El debate democrático se ve así reducido a la nada: ya no se discute, se denuncia; no se argumenta, se acusa; no se demuestra, se impone. Todo pensamiento, toda obra sospechosa de “desviación” o de “deriva” es acusada de simpatía consciente o inconsciente hacia unas ideas presentadas como repelentes. Incapaces de desarrollar un pensamiento propio o de refutar el de los otros, los censores se aplican ahora también a los juicios de intenciones. Este empobrecimiento sin precedentes del espíritu crítico se ve aún más agravado en Francia por el ombliguismo parisino, que reduce a algunos distritos de la capital el círculo de los medios frecuentables. Todo esto conduce a olvidar las reglas normales del debate. Se olvida que la libertad de opinión, cuya desaparición se acepta hoy con indiferencia, no admite, por principio, excepción alguna. Por miedo a la decisión y por desprecio a las aspiraciones del pueblo, hoy se prefiere cultivar la ignorancia de masas.

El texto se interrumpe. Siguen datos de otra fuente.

[src/rtl/therm_seg_merge.sv]
// Stage 3: pick the highest segment with a hit and form the final count.
module therm_seg_merge #(
  parameter int NSEG   = 8,
  parameter int SEG_W  = 16,
  parameter int IDX_W  = bte_pkg::index_width(SEG_W),
  parameter int CODE_W = 8
) (
  input  logic                  clk,
  input  logic                  rst,
  input  logic                  mrg_valid,
  input  logic                  mrg_nonzero,
  input  logic [NSEG-1:0]       mrg_hit,
  input  logic [NSEG*IDX_W-1:0] mrg_idx,
  output logic                  out_valid,
  output logic [CODE_W-1:0]     out_code,
  output logic                  out_error
);
  logic              found_c;
  logic [CODE_W-1:0] code_c;

  always_comb begin
    found_c = 1'b0;
    code_c  = '0;
    for (int s = 0; s < NSEG; s++) begin
      if (mrg_hit[s]) begin
        found_c = 1'b1;
        code_c  = CODE_W'(s * SEG_W) + CODE_W'(mrg_idx[s*IDX_W +: IDX_W]) + CODE_W'(1);
      end
    end
  end

  always_ff @(posedge clk) begin
    if (rst) begin
      out_valid <= 1'b0;
      out_error <= 1'b0;
    end else begin
      out_valid <= mrg_valid;
      out_error <= mrg_valid & ~found_c & mrg_nonzero;
    end
    if (mrg_valid) begin
      out_code <= found_c ? code_c : '0;
    end
  end
endmodule
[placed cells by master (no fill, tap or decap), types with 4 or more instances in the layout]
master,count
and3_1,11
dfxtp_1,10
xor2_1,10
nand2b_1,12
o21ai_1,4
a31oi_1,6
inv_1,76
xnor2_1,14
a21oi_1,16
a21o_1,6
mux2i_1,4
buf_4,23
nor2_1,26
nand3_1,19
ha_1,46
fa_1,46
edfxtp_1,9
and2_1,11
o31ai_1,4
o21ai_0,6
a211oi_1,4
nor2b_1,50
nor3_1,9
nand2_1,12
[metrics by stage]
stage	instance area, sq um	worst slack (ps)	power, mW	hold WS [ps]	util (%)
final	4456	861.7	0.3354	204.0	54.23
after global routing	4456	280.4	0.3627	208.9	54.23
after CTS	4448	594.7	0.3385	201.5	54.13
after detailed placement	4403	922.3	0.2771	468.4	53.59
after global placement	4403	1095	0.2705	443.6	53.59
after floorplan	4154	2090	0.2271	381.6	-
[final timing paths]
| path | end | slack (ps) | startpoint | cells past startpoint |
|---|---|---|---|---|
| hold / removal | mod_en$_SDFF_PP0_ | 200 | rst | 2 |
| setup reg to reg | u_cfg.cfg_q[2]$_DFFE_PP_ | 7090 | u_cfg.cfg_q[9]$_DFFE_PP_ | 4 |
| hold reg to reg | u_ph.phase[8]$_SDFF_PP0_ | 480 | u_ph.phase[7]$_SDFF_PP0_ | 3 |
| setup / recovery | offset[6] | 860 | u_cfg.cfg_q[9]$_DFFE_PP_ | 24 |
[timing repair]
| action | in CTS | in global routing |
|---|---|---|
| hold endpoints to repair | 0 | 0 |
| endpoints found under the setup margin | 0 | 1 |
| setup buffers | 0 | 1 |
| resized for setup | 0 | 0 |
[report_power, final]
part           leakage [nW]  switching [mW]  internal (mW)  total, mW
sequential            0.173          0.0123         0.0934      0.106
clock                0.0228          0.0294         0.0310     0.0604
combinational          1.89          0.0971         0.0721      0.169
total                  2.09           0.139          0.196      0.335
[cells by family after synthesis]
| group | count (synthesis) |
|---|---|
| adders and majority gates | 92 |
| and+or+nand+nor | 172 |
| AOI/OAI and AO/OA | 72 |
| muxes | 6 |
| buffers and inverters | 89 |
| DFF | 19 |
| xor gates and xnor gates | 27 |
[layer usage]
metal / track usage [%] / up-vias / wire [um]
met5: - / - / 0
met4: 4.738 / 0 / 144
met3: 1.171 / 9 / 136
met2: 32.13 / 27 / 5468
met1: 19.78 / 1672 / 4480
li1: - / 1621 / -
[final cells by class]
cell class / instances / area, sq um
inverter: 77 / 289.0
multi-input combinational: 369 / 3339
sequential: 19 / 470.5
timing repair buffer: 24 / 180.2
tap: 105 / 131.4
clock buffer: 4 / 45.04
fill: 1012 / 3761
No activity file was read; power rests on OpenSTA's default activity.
### config.mk
export PLATFORM = sky130hd
export DESIGN_NAME = i2c_irq_unit
export DESIGN_NICKNAME = d
export VERILOG_FILES = /design/src/rtl/i2c_irq_pkg.sv /design/src/rtl/irq_addr_decode.sv /design/src/rtl/irq_status_bank.sv /design/src/rtl/irq_ctrl_regs.sv /design/src/rtl/i2c_irq_unit.sv
export SDC_FILE = /design/constraint.sdc
export NUM_CORES = 1
export LEC_CHECK = 0
export CAP_MARGIN = 20
export CORE_MARGIN = 2
export CORE_UTILIZATION = 35
export CTS_BUF_LIST = sky130_fd_sc_hd__clkbuf_16
export CTS_CLUSTER_SIZE = 40
export DETAILED_ROUTE_END_ITERATION = 7
export PLACE_DENSITY = 0.9
export SETUP_SLACK_MARGIN = 0.15
export SYNTH_ARGS = -nofsm -noshare
export SYNTH_HDL_FRONTEND = slang
export SYNTH_HIERARCHICAL = 1
export SYNTH_SLANG_ARGS = --single-unit
### constraint.sdc
create_clock -name clk -period 2.8 [get_ports clk]
set_clock_uncertainty 0.15 [all_clocks]
set_input_delay 0.42 -clock clk [delete_from_list [all_inputs] [get_ports clk]]
set_output_delay 0.42 -clock clk [all_outputs]
set_load 0.02 [all_outputs]
### src/rtl/i2c_irq_pkg.sv
// Package: shared constants and types for the I2C interrupt aggregator.
// Assumes byte offsets on the register port and 32-bit data words.
package i2c_irq_pkg;

    localparam int unsigned NUM_EVT = 8;

    // Bit positions of the event sources within the status word
    typedef enum int unsigned {
        EV_ARB_LOST  = 0,
        EV_TX_FAULT  = 1,
        EV_TX_EMPTY  = 2,
        EV_RX_LEVEL  = 3,
        EV_BUS_IDLE  = 4,
        EV_ADDR_HIT  = 5,
        EV_ADDR_MISS = 6,
        EV_TX_HALF   = 7
    } evt_idx_e;

    localparam int unsigned OFS_GIE   = 'h1C;
    localparam int unsigned OFS_STAT  = 'h20;
    localparam int unsigned OFS_EN    = 'h28;
    localparam int unsigned OFS_RESET = 'h40;

    localparam int unsigned RESET_KEY = 'hA;

    // One select line per mapped register
    typedef struct packed {
        logic gie;
        logic stat;
        logic en;
        logic rst;
    } reg_sel_t;

endpackage

### src/rtl/irq_addr_decode.sv
// Module: decodes the byte offset into one select per register.
// Assumes full-offset compare; unmapped offsets select nothing.
module irq_addr_decode
    import i2c_irq_pkg::*;
#(
    parameter int unsigned ADDR_W = 8
) (
    input  logic [ADDR_W-1:0] addr_i,
    input  logic              wr_i,
    output reg_sel_t          rsel_o,
    output reg_sel_t          wsel_o
);

    // Purpose: compare the offset against each mapped register
    always_comb begin
        rsel_o.gie  = (addr_i == ADDR_W'(OFS_GIE));
        rsel_o.stat = (addr_i == ADDR_W'(OFS_STAT));
        rsel_o.en   = (addr_i == ADDR_W'(OFS_EN));
        rsel_o.rst  = (addr_i == ADDR_W'(OFS_RESET));
    end

    // Purpose: qualify the selects with the write strobe
    always_comb begin
        wsel_o.gie  = rsel_o.gie  & wr_i;
        wsel_o.stat = rsel_o.stat & wr_i;
        wsel_o.en   = rsel_o.en   & wr_i;
        wsel_o.rst  = rsel_o.rst  & wr_i;
    end

endmodule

Para acabar con esta manta de plomo, la ND preconiza un retorno al pensamiento crítico, al mismo tiempo que milita por una total libertad de expresión. Contra toda censura, contra el pensamiento-clínex y contra la futilidad de las modas, la ND afirma más que nunca la necesidad de un auténtico trabajo del pensamiento. Militamos por un retorno al debate de ideas, al margen de las viejas divisiones que obstaculizan las posiciones transversales y las nuevas síntesis. Y hacemos un llamamiento al frente común de los espíritus libres frente a los herederos de Trissotin, de Tartufo y de Torquemada.

* Alain de Benoist es escritor, periodista y filósofo francés, autor de más de 50 libros. 
Charles Champetier es periodista y ensayista francés.